SAFBIN considers regenerative agriculture, disaster risk reduction and carbon farming for the next phase

Smallholder Adaptive Farming and Biodiversity Network (SAFBIN) members consider regenerative agriculture systems, disaster risk reduction measures and carbon farming as the key areas for the next phase of the programme.

A proposal development workshop was held in Kathmandu, Nepal from October 17 – 21, 2022 to develop the next phase of SAFBIN considering the learnings and final evaluation findings. The key focus revolved around small farm resilience by strengthening smallholder’s capacity in terms of diversifying the small farm components to make the small farm more resilient to climate stress, disaster, and pandemic.

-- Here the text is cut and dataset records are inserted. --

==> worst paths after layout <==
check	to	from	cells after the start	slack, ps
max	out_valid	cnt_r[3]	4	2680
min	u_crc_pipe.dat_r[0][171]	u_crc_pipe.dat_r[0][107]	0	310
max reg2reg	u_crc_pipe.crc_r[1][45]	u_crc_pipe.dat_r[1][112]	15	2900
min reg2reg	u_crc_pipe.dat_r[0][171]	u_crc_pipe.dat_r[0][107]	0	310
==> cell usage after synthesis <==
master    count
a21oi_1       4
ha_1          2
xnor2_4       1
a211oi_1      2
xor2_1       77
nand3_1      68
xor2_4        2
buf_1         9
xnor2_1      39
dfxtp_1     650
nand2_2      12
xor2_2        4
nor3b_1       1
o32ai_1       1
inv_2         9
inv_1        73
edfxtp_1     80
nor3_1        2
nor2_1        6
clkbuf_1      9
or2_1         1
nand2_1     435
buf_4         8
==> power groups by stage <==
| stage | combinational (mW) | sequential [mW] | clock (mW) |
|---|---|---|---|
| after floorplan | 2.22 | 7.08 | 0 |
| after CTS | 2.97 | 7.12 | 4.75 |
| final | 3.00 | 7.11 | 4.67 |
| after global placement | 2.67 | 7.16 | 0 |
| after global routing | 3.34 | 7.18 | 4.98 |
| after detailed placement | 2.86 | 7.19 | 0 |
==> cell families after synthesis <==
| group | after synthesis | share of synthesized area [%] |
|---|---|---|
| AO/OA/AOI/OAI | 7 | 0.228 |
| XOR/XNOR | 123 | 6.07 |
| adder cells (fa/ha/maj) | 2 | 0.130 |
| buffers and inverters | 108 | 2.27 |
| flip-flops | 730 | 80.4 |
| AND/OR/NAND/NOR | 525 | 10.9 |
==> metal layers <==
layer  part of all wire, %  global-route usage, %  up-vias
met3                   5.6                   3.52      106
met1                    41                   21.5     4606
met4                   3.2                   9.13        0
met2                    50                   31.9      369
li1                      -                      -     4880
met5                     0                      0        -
--- src/hdl/gha_free_search.sv ---
// Free-slot search over one word of the alive bitmap: masks the range ends and
// returns the lowest clear bit. Depends on gha_pkg.
module gha_free_search
    import gha_pkg::*;
(
    input  logic [WB-1:0] i_word,
    input  logic          i_first,
    input  logic          i_last,
    input  logic [BW-1:0] i_lo_bit,
    input  logic [BW-1:0] i_hi_bit,
    output t_gha_hit      o_hit
);

    localparam logic [BW-1:0] TOP_BIT = BW'(WB - 1);

    logic [WB-1:0] lo_mask;
    logic [WB-1:0] hi_mask;
    logic [WB-1:0] free_bits;

    // Only the first and last words of the range are trimmed.
    assign lo_mask = i_first ? ({WB{1'b1}} << i_lo_bit) : {WB{1'b1}};
    assign hi_mask = i_last ? ({WB{1'b1}} >> (TOP_BIT - i_hi_bit)) : {WB{1'b1}};
    assign free_bits = ~i_word & lo_mask & hi_mask;

    // Lowest set bit wins.
    always_comb begin
        o_hit.found = |free_bits;
        o_hit.bit_idx = '0;
        for (int b = WB - 1; b >= 0; b--) begin
            if (free_bits[b]) begin
                o_hit.bit_idx = BW'(b);
            end
        end
    end

endmodule
## config.mk

```make
export PLATFORM = sky130hd
export DESIGN_NAME = fcp_derive
export DESIGN_NICKNAME = d
export VERILOG_FILES = /design/src/rtl/assert_macros.svh /design/src/rtl/fcp_pkg.sv /design/src/rtl/fcp_derive.sv
export SDC_FILE = /design/constraint.sdc
export NUM_CORES = 2
export LEC_CHECK = 0
export BUFFER_PORTS_ARGS = -buffer_cell sky130_fd_sc_hd__buf_2
export CORE_MARGIN = 3
export CORE_UTILIZATION = 40
export CTS_BUF_LIST = sky130_fd_sc_hd__clkbuf_4 sky130_fd_sc_hd__clkbuf_8
export DETAILED_ROUTE_END_ITERATION = 16
export HOLD_SLACK_MARGIN = 0.03
export PLACE_DENSITY = 0.56
export SYNTH_ARGS = -nofsm -noshare
export SYNTH_HDL_FRONTEND = slang
export SYNTH_SLANG_ARGS = --single-unit
```

## constraint.sdc

```tcl
create_clock -name clk -period 19.7 [get_ports clk]
set_input_delay 0 -clock clk [delete_from_list [all_inputs] [get_ports clk]]
set_output_delay 0 -clock clk [all_outputs]
set_load 0.01 [all_outputs]
```
--- src/rtl/assert_macros.svh ---
// Assertion macros used by the friction cone projection RTL.
`ifndef ASSERT_MACROS_SVH
`define ASSERT_MACROS_SVH
`ifndef SYNTHESIS
`define FCP_ASSERT(lbl, clk, rst, prop, msg) \
  lbl: assert property (@(posedge clk) disable iff (rst) (prop)) else $error(msg);
`define FCP_ASSERT_NEXT(lbl, clk, rst, ante, cons, msg) \
  lbl: assert property (@(posedge clk) disable iff (rst) (ante) |=> (cons)) else $error(msg);
`else
`define FCP_ASSERT(lbl, clk, rst, prop, msg)
`define FCP_ASSERT_NEXT(lbl, clk, rst, ante, cons, msg)
`endif
`endif

--- src/rtl/fcp_pkg.sv ---
// Shared types, constants and the square root step for the friction cone projection.
package fcp_pkg;

  localparam int SQRT_STEPS = 32;

  typedef struct packed {
    logic [30:0]        normal;
    logic signed [31:0] ta;
    logic signed [31:0] tb;
    logic signed [31:0] target;
    logic [62:0]        sqa;
    logic [62:0]        sqb;
    logic [61:0]        mun_full;
  } fcp_work_t;

  typedef struct packed {
    logic signed [32:0] k;
    logic [31:0]        rad0;
    logic [63:0]        p_wide;
  } fcp_derived_t;

  typedef struct packed {
    logic [32:0] rem;
    logic [31:0] root;
  } fcp_sqrt_t;

  function automatic fcp_sqrt_t sqrt_step(fcp_sqrt_t cur, logic [1:0] pair);
    logic [34:0] rem_t;
    logic [34:0] trial;
    logic [34:0] diff;
    fcp_sqrt_t   nxt;
    rem_t = {cur.rem, pair};
    trial = {1'b0, cur.root, 2'b01};
    diff  = rem_t - trial;
    if (rem_t >= trial) begin
      nxt.rem  = diff[32:0];
      nxt.root = {cur.root[30:0], 1'b1};
    end else begin
      nxt.rem  = rem_t[32:0];
      nxt.root = {cur.root[30:0], 1'b0};
    end
    return nxt;
  endfunction

endpackage

--- src/rtl/fcp_queue.sv ---
// Four-word queue between the front end and the back end.
module fcp_queue (
  input  logic               clk,
  input  logic               rst,
  input  logic               push_valid,
  output logic               push_ready,
  input  fcp_pkg::fcp_work_t push_word,
  output logic               pop_valid,
  input  logic               pop,
  output fcp_pkg::fcp_work_t pop_word
);
  import fcp_pkg::*;

  localparam int DEPTH = 4;
  localparam int PW    = $clog2(DEPTH);

  fcp_work_t     mem [0:DEPTH-1];
  logic [PW-1:0] wr_ptr;
  logic [PW-1:0] rd_ptr;
  logic [PW:0]   count;
  logic          do_push;
  logic          do_pop;

  assign push_ready = (count != (PW+1)'(DEPTH));
  assign pop_valid  = (count != '0);
  assign do_push    = push_valid && push_ready;
  assign do_pop     = pop && pop_valid;
  assign pop_word   = mem[rd_ptr];

  always_ff @(posedge clk) begin
    if (rst) begin
      wr_ptr <= '0;
      rd_ptr <= '0;
      count  <= '0;
    end else begin
      if (do_push) wr_ptr <= wr_ptr + 1'b1;
      if (do_pop)  rd_ptr <= rd_ptr + 1'b1;
      case ({do_push, do_pop})
        2'b10:   count <= count + 1'b1;
        2'b01:   count <= count - 1'b1;
        default: count <= count;
      endcase
    end
  end

  always_ff @(posedge clk) begin
    if (do_push) mem[wr_ptr] <= push_word;
  end

endmodule
**src/sv/clces_pkg.sv**
```systemverilog
// ----------------------------------------------------------------------------
// clces_pkg: shared types and constants of the character LCD sequencer
// Holds the request kinds, the job descriptor passed from the front end to
// the back end, status structs and the fixed tables of the display protocol.
// ----------------------------------------------------------------------------
package clces_pkg;

   typedef enum logic [1:0] {
      KIND_CHAR = 2'd0,
      KIND_GOTO = 2'd1,
      KIND_INIT = 2'd2,
      KIND_RAW  = 2'd3
   } kind_type;

   // Configuration register indexes.
   localparam logic CSR_BACKLIGHT = 1'b0;
   localparam logic CSR_ADDRESS   = 1'b1;

   localparam logic [7:0] CHAR_FF      = 8'h0C;
   localparam logic [7:0] CHAR_NL      = 8'h0A;
   localparam logic [7:0] CMD_CLEAR    = 8'h01;
   localparam logic [7:0] CMD_SETDDRAM = 8'h80;

   // Job queue depth; the pointers wrap naturally, so it stays a power of two.
   localparam int         QUEUE_DEPTH     = 4;

   // Step counter covers the longest sequence (initialization, 25 beats).
   localparam int         STEP_W          = 5;
   localparam logic [4:0] BYTE_LAST_STEP  = 5'd3;
   localparam logic [4:0] INIT_LAST_STEP  = 5'd24;

   // One LCD transfer, or the whole power-up sequence when init is set.
   typedef struct packed {
      logic       init;
      logic       rs;
      logic [7:0] lcd_byte;
   } job_type;

   typedef struct packed {
      logic full;
      logic empty;
   } queue_status_type;

   typedef struct packed {
      logic              active;
      logic              init;
      logic [STEP_W-1:0] step;
   } back_status_type;

   // DDRAM line base address for one-based rows 1..4; other rows use line 1.
   function automatic logic [7:0] line_base(input logic [7:0] row);
      logic [7:0] base;
      unique case (row)
         8'd2:    base = 8'h40;
         8'd3:    base = 8'h14;
         8'd4:    base = 8'h54;
         default: base = 8'h00;
      endcase
      return base;
   endfunction

   // Nibble carried by each beat of the power-up sequence. Beat 0 is the raw
   // zero byte; then the wake-up nibbles 3, 3, 3, 2 and the setup commands
   // 0x28, 0x0C, 0x01, 0x06, two beats per nibble.
   function automatic logic [3:0] init_nibble(input logic [STEP_W-1:0] step);
      logic [3:0] nib;
      unique case (step)
         5'd1, 5'd2, 5'd3, 5'd4, 5'd5, 5'd6: nib = 4'h3;
         5'd7, 5'd8, 5'd9, 5'd10:            nib = 4'h2;
         5'd11, 5'd12:                       nib = 4'h8;
         5'd15, 5'd16:                       nib = 4'hC;
         5'd19, 5'd20:                       nib = 4'h1;
         5'd23, 5'd24:                       nib = 4'h6;
         default:                            nib = 4'h0;
      endcase
      return nib;
   endfunction

endpackage

```
**src/sv/clces_front.sv**
```systemverilog
// ----------------------------------------------------------------------------
// clces_front: request classifier
// Accepts requests, tracks the cursor row and turns each request into one
// job for the back end.
// ----------------------------------------------------------------------------
module clces_front (
   input  logic                        clock,
   input  logic                        reset,
   input  logic                        req_valid,
   output logic                        req_stall,
   input  logic [1:0]                  req_kind,
   input  logic [7:0]                  req_char_code,
   input  logic [7:0]                  req_column,
   input  logic [7:0]                  req_row,
   input  logic                        req_register_select,
   input  clces_pkg::queue_status_type q_status,
   output logic                        push,
   output clces_pkg::job_type          push_job
);

   logic [7:0]          cursor_ff;
   logic [7:0]          cursor_in;
   logic [7:0]          goto_row;
   logic [7:0]          goto_col;
   logic [7:0]          goto_byte;
   clces_pkg::kind_type kind;

   assign kind      = clces_pkg::kind_type'(req_kind);
   assign req_stall = q_status.full;
   assign push      = req_valid && !q_status.full;

   // A newline is a goto to column 1 of the row below the current one.
   always_comb begin
      if (kind == clces_pkg::KIND_GOTO) begin
         goto_row = req_row;
         goto_col = req_column;
      end else begin
         goto_row = cursor_ff + 8'd2;
         goto_col = 8'd1;
      end
      goto_byte = clces_pkg::CMD_SETDDRAM
                | (clces_pkg::line_base(goto_row) + (goto_col - 8'd1));
   end

   always_comb begin
      push_job.init     = 1'b0;
      push_job.rs       = 1'b0;
      push_job.lcd_byte = req_char_code;
      cursor_in         = cursor_ff;
      unique case (kind)
         clces_pkg::KIND_CHAR: begin
            priority if (req_char_code == clces_pkg::CHAR_FF) begin
               push_job.lcd_byte = clces_pkg::CMD_CLEAR;
               cursor_in         = 8'd0;
            end else if (req_char_code == clces_pkg::CHAR_NL) begin
               push_job.lcd_byte = goto_byte;
               cursor_in         = goto_row - 8'd1;
            end else begin
               push_job.rs = 1'b1;
            end
         end
         clces_pkg::KIND_GOTO: begin
            push_job.lcd_byte = goto_byte;
            cursor_in         = goto_row - 8'd1;
         end
         clces_pkg::KIND_INIT: begin
            push_job.init = 1'b1;
            cursor_in     = 8'd0;
         end
         clces_pkg::KIND_RAW: begin
            push_job.rs = req_register_select;
         end
         default: begin
            push_job.init = 1'b0;
         end
      endcase
   end

   always_ff @(posedge clock) begin
      if (reset) begin
         cursor_ff <= 8'd0;
      end else if (push) begin
         cursor_ff <= cursor_in;
      end
   end

endmodule

```
**src/sv/clces_queue.sv**
```systemverilog
// ----------------------------------------------------------------------------
// clces_queue: job queue
// A small first-in first-out queue of jobs between the front and back ends.
// ----------------------------------------------------------------------------
module clces_queue (
   input  logic                        clock,
   input  logic                        reset,
   input  logic                        push,
   input  clces_pkg::job_type          push_job,
   input  logic                        pop,
   output clces_pkg::job_type          head,
   output clces_pkg::queue_status_type status
);

   localparam int DEPTH = clces_pkg::QUEUE_DEPTH;
   localparam int PTR_W = $clog2(DEPTH);
   localparam int CNT_W = $clog2(DEPTH + 1);
   localparam logic [CNT_W-1:0] FULL_COUNT = CNT_W'(DEPTH);

   clces_pkg::job_type slot_ff [DEPTH];
   logic [PTR_W-1:0]   wr_ptr_ff;
   logic [PTR_W-1:0]   rd_ptr_ff;
   logic [CNT_W-1:0]   count_ff;
   logic [CNT_W-1:0]   count_in;

   assign head         = slot_ff[rd_ptr_ff];
   assign status.full  = (count_ff == FULL_COUNT);
   assign status.empty = (count_ff == '0);

   always_comb begin
      count_in = count_ff;
      if (push && !pop) begin
         count_in = count_ff + CNT_W'(1);
      end else if (pop && !push) begin
         count_in = count_ff - CNT_W'(1);
      end
   end

   always_ff @(posedge clock) begin
      if (reset) begin
         wr_ptr_ff <= '0;
         rd_ptr_ff <= '0;
         count_ff  <= '0;
      end else begin
         if (push) begin
            wr_ptr_ff <= wr_ptr_ff + PTR_W'(1);
         end
         if (pop) begin
            rd_ptr_ff <= rd_ptr_ff + PTR_W'(1);
         end
         count_ff <= count_in;
      end
   end

   always_ff @(posedge clock) begin
      if (push) begin
         slot_ff[wr_ptr_ff] <= push_job;
      end
   end

endmodule

```
**src/sv/clces_back.sv**
```systemverilog
// ----------------------------------------------------------------------------
// clces_back: expander byte sequencer
// Takes jobs from the queue and steps through their expander bytes, one
// beat per cycle while rsp_stall does not hold it, into a registered output.
// ----------------------------------------------------------------------------
module clces_back (
   input  logic                        clock,
   input  logic                        reset,
   input  logic                        backlight_on,
   input  logic [6:0]                  device_address,
   input  clces_pkg::queue_status_type q_status,
   input  clces_pkg::job_type          q_head,
   output logic                        pop,
   output clces_pkg::back_status_type  status,
   output logic                        rsp_valid,
   input  logic                        rsp_stall,
   output logic [6:0]                  rsp_bus_address,
   output logic [7:0]                  rsp_expander_byte,
   output logic                        rsp_last
);

   logic                           active_ff;
   logic                           active_in;
   clces_pkg::job_type             job_ff;
   logic [clces_pkg::STEP_W-1:0]   step_ff;
   logic [clces_pkg::STEP_W-1:0]   step_in;
   logic                           rsp_valid_ff;
   logic                           rsp_valid_in;
   logic [6:0]                     addr_ff;
   logic [7:0]                     byte_ff;
   logic [7:0]                     byte_in;
   logic                           last_ff;
   logic                           last_in;
   clces_pkg::job_type             cur_job;
   logic [clces_pkg::STEP_W-1:0]   cur_step;
   logic                           advance;
   logic                           emit;
   logic [3:0]                     nib;
   logic                           en;

   assign cur_job  = active_ff ? job_ff : q_head;
   assign cur_step = active_ff ? step_ff : '0;
   assign advance  = !rsp_valid_ff || !rsp_stall;
   assign emit     = advance && (active_ff || !q_status.empty);
   assign pop      = emit && !active_ff;

   // Byte jobs: high nibble then low nibble, each with enable high then low.
   always_comb begin
      if (cur_job.init) begin
         nib     = clces_pkg::init_nibble(cur_step);
         en      = cur_step[0];
         last_in = (cur_step == clces_pkg::INIT_LAST_STEP);
         if (cur_step == '0) begin
            byte_in = 8'h00;
         end else begin
            byte_in = {nib, backlight_on, en, 1'b0, 1'b0};
         end
      end else begin
         nib     = cur_step[1] ? cur_job.lcd_byte[3:0] : cur_job.lcd_byte[7:4];
         en      = !cur_step[0];
         last_in = (cur_step == clces_pkg::BYTE_LAST_STEP);
         byte_in = {nib, backlight_on, en, 1'b0, cur_job.rs};
      end
   end

   always_comb begin
      active_in    = active_ff;
      step_in      = step_ff;
      rsp_valid_in = rsp_valid_ff;
      if (advance) begin
         rsp_valid_in = emit;
      end
      if (emit) begin
         active_in = !last_in;
         step_in   = cur_step + clces_pkg::STEP_W'(1);
      end
   end

   always_ff @(posedge clock) begin
      if (reset) begin
         active_ff    <= 1'b0;
         step_ff      <= '0;
         rsp_valid_ff <= 1'b0;
      end else begin
         active_ff    <= active_in;
         step_ff      <= step_in;
         rsp_valid_ff <= rsp_valid_in;
      end
   end

   always_ff @(posedge clock) begin
      if (pop) begin
         job_ff <= q_head;
      end
      if (emit) begin
         addr_ff <= device_address;
         byte_ff <= byte_in;
         last_ff <= last_in;
      end
   end

   assign status.active     = active_ff;
   assign status.init       = job_ff.init;
   assign status.step       = step_ff;
   assign rsp_valid         = rsp_valid_ff;
   assign rsp_bus_address   = addr_ff;
   assign rsp_expander_byte = byte_ff;
   assign rsp_last          = last_ff;

endmodule

```
**src/sv/char_lcd_expander_sequencer.sv**
```systemverilog
// ----------------------------------------------------------------------------
// char_lcd_expander_sequencer: 4-bit character LCD sequencer for an I2C
// port expander.
// Turns display requests into the expander pin bytes that drive the panel.
// ----------------------------------------------------------------------------
// Usage:
// A request beat (req_*) is taken when req_valid is high and req_stall is
// low. Kinds are put character, goto position, initialize and raw byte.
// Each request produces a burst of response beats (rsp_*): four expander
// bytes for any one LCD byte, 25 for initialization. rsp_last marks the
// final beat of a burst, and every beat carries the configured bus address.
// When the block is empty, an accepted request passes through the job queue
// and then the output register before rsp_valid rises with its first beat.
// The back end emits one beat per cycle while rsp_stall is low; throughput
// is set by the number of beats each request expands into, not by the front
// end.
// A four-entry job queue decouples request intake from output, so requests
// keep being taken while a burst drains or the receiver stalls. When the
// receiver holds rsp_stall, the current beat holds and the sequencer waits;
// req_stall rises only once the queue is full.
// The csr_* port writes backlight_on (index 0) and device_address (index 1);
// write them only while the block is idle.
// Reset clears the queue, the output and the cursor row, and restores the
// backlight on and the address to 63.
// ----------------------------------------------------------------------------
module char_lcd_expander_sequencer (
   input  logic       clock,
   input  logic       reset,
   // Request channel
   input  logic       req_valid,
   output logic       req_stall,
   input  logic [1:0] req_kind,
   input  logic [7:0] req_char_code,
   input  logic [7:0] req_column,
   input  logic [7:0] req_row,
   input  logic       req_register_select,
   // Response channel
   output logic       rsp_valid,
   input  logic       rsp_stall,
   output logic [6:0] rsp_bus_address,
   output logic [7:0] rsp_expander_byte,
   output logic       rsp_last,
   // Configuration write port
   input  logic       csr_write,
   input  logic       csr_index,
   input  logic [6:0] csr_wdata
);

   logic                        backlight_ff;
   logic [6:0]                  devaddr_ff;
   logic                        push;
   logic                        pop;
   clces_pkg::job_type          push_job;
   clces_pkg::job_type          q_head;
   clces_pkg::queue_status_type q_status;
   clces_pkg::back_status_type  b_status;

   // Configuration registers.
   always_ff @(posedge clock) begin
      if (reset) begin
         backlight_ff <= 1'b1;
         devaddr_ff   <= 7'd63;
      end else if (csr_write) begin
         unique case (csr_index)
            clces_pkg::CSR_BACKLIGHT: backlight_ff <= csr_wdata[0];
            clces_pkg::CSR_ADDRESS:   devaddr_ff   <= csr_wdata;
            default:                  devaddr_ff   <= devaddr_ff;
         endcase
      end
   end

   // Front end: classifies each request and tracks the cursor row.
   clces_front u_front (
      .clock               (clock),
      .reset               (reset),
      .req_valid           (req_valid),
      .req_stall           (req_stall),
      .req_kind            (req_kind),
      .req_char_code       (req_char_code),
      .req_column          (req_column),
      .req_row             (req_row),
      .req_register_select (req_register_select),
      .q_status            (q_status),
      .push                (push),
      .push_job            (push_job)
   );

   // Job queue between the two halves.
   clces_queue u_queue (
      .clock    (clock),
      .reset    (reset),
      .push     (push),
      .push_job (push_job),
      .pop      (pop),
      .head     (q_head),
      .status   (q_status)
   );

   // Back end: steps through the expander bytes of each job.
   clces_back u_back (
      .clock             (clock),
      .reset             (reset),
      .backlight_on      (backlight_ff),
      .device_address    (devaddr_ff),
      .q_status          (q_status),
      .q_head            (q_head),
      .pop               (pop),
      .status            (b_status),
      .rsp_valid         (rsp_valid),
      .rsp_stall         (rsp_stall),
      .rsp_bus_address   (rsp_bus_address),
      .rsp_expander_byte (rsp_expander_byte),
      .rsp_last          (rsp_last)
   );

   // The queue can never report full and empty together.
   assert property (@(posedge clock) disable iff (reset)
      !(q_status.full && q_status.empty))
      else $error("job queue reports full and empty at once");

   // A byte job in progress never runs past its fourth beat.
   assert property (@(posedge clock) disable iff (reset)
      (b_status.active && !b_status.init) |-> (b_status.step <= clces_pkg::BYTE_LAST_STEP))
      else $error("byte job step out of range");

   // A request into an idle block passes the queue, then the output register.
   assert property (@(posedge clock) disable iff (reset)
      (push && q_status.empty && !b_status.active && !rsp_valid) |=> ##1 rsp_valid)
      else $error("first beat of a request did not appear");

   // No job is popped from an empty queue.
   assert property (@(posedge clock) disable iff (reset)
      pop |-> !q_status.empty)
      else $error("pop from empty job queue");

endmodule
```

SAFBIN Caritas member organisations, Caritas India, Caritas Nepal, Caritas Bangladesh, and Caritas Sri Lanka captured the key lesson learned from the last phase and the evaluation findings and developed an innovative framework around a sustainable local food system with low carbon farming and resilient farming system approach.

The team also considered the global call and the last UNFCC COP 26 recommendation of the regenerative agriculture system, disaster risk reduction measures and carbon farming (sequestration) to take it forward for the next phase.

All the participants of the workshop worked extensively and decided to work on local food security, improved resilience, increased income in recognition of ecosystem services, and reduction of climate-induced displacement considering disaster as a key driver of displacement. The proposal development workshop focused on two major thematic areas that encompassed the priority topics of climate change and associated socio-economic impacts and environmental problems considering disaster, disaster risk reduction measures and climate induces displacements.

It is vital that developing countries in the Asia region have the capacity to conduct high-quality local, national, and regional research that provides underpinning scientific support for policymakers and policy-making processes.

The SAFBIN team believes that research must involve local scientists keeping smallholders at the front to continue on-farm action research and analyse and utilise the research outcomes. With this aim, the Proposal Development Workshop was conducted in Kathmandu.

The workshop fulfilled its objective of strengthening systems and capacities at the Caritas level to develop inter-thematic support for coordinating and implementing climate change response, contributing to a greener, low-carbon, climate-resilient, equitable, sustainable, sustainable, and knowledge-based society.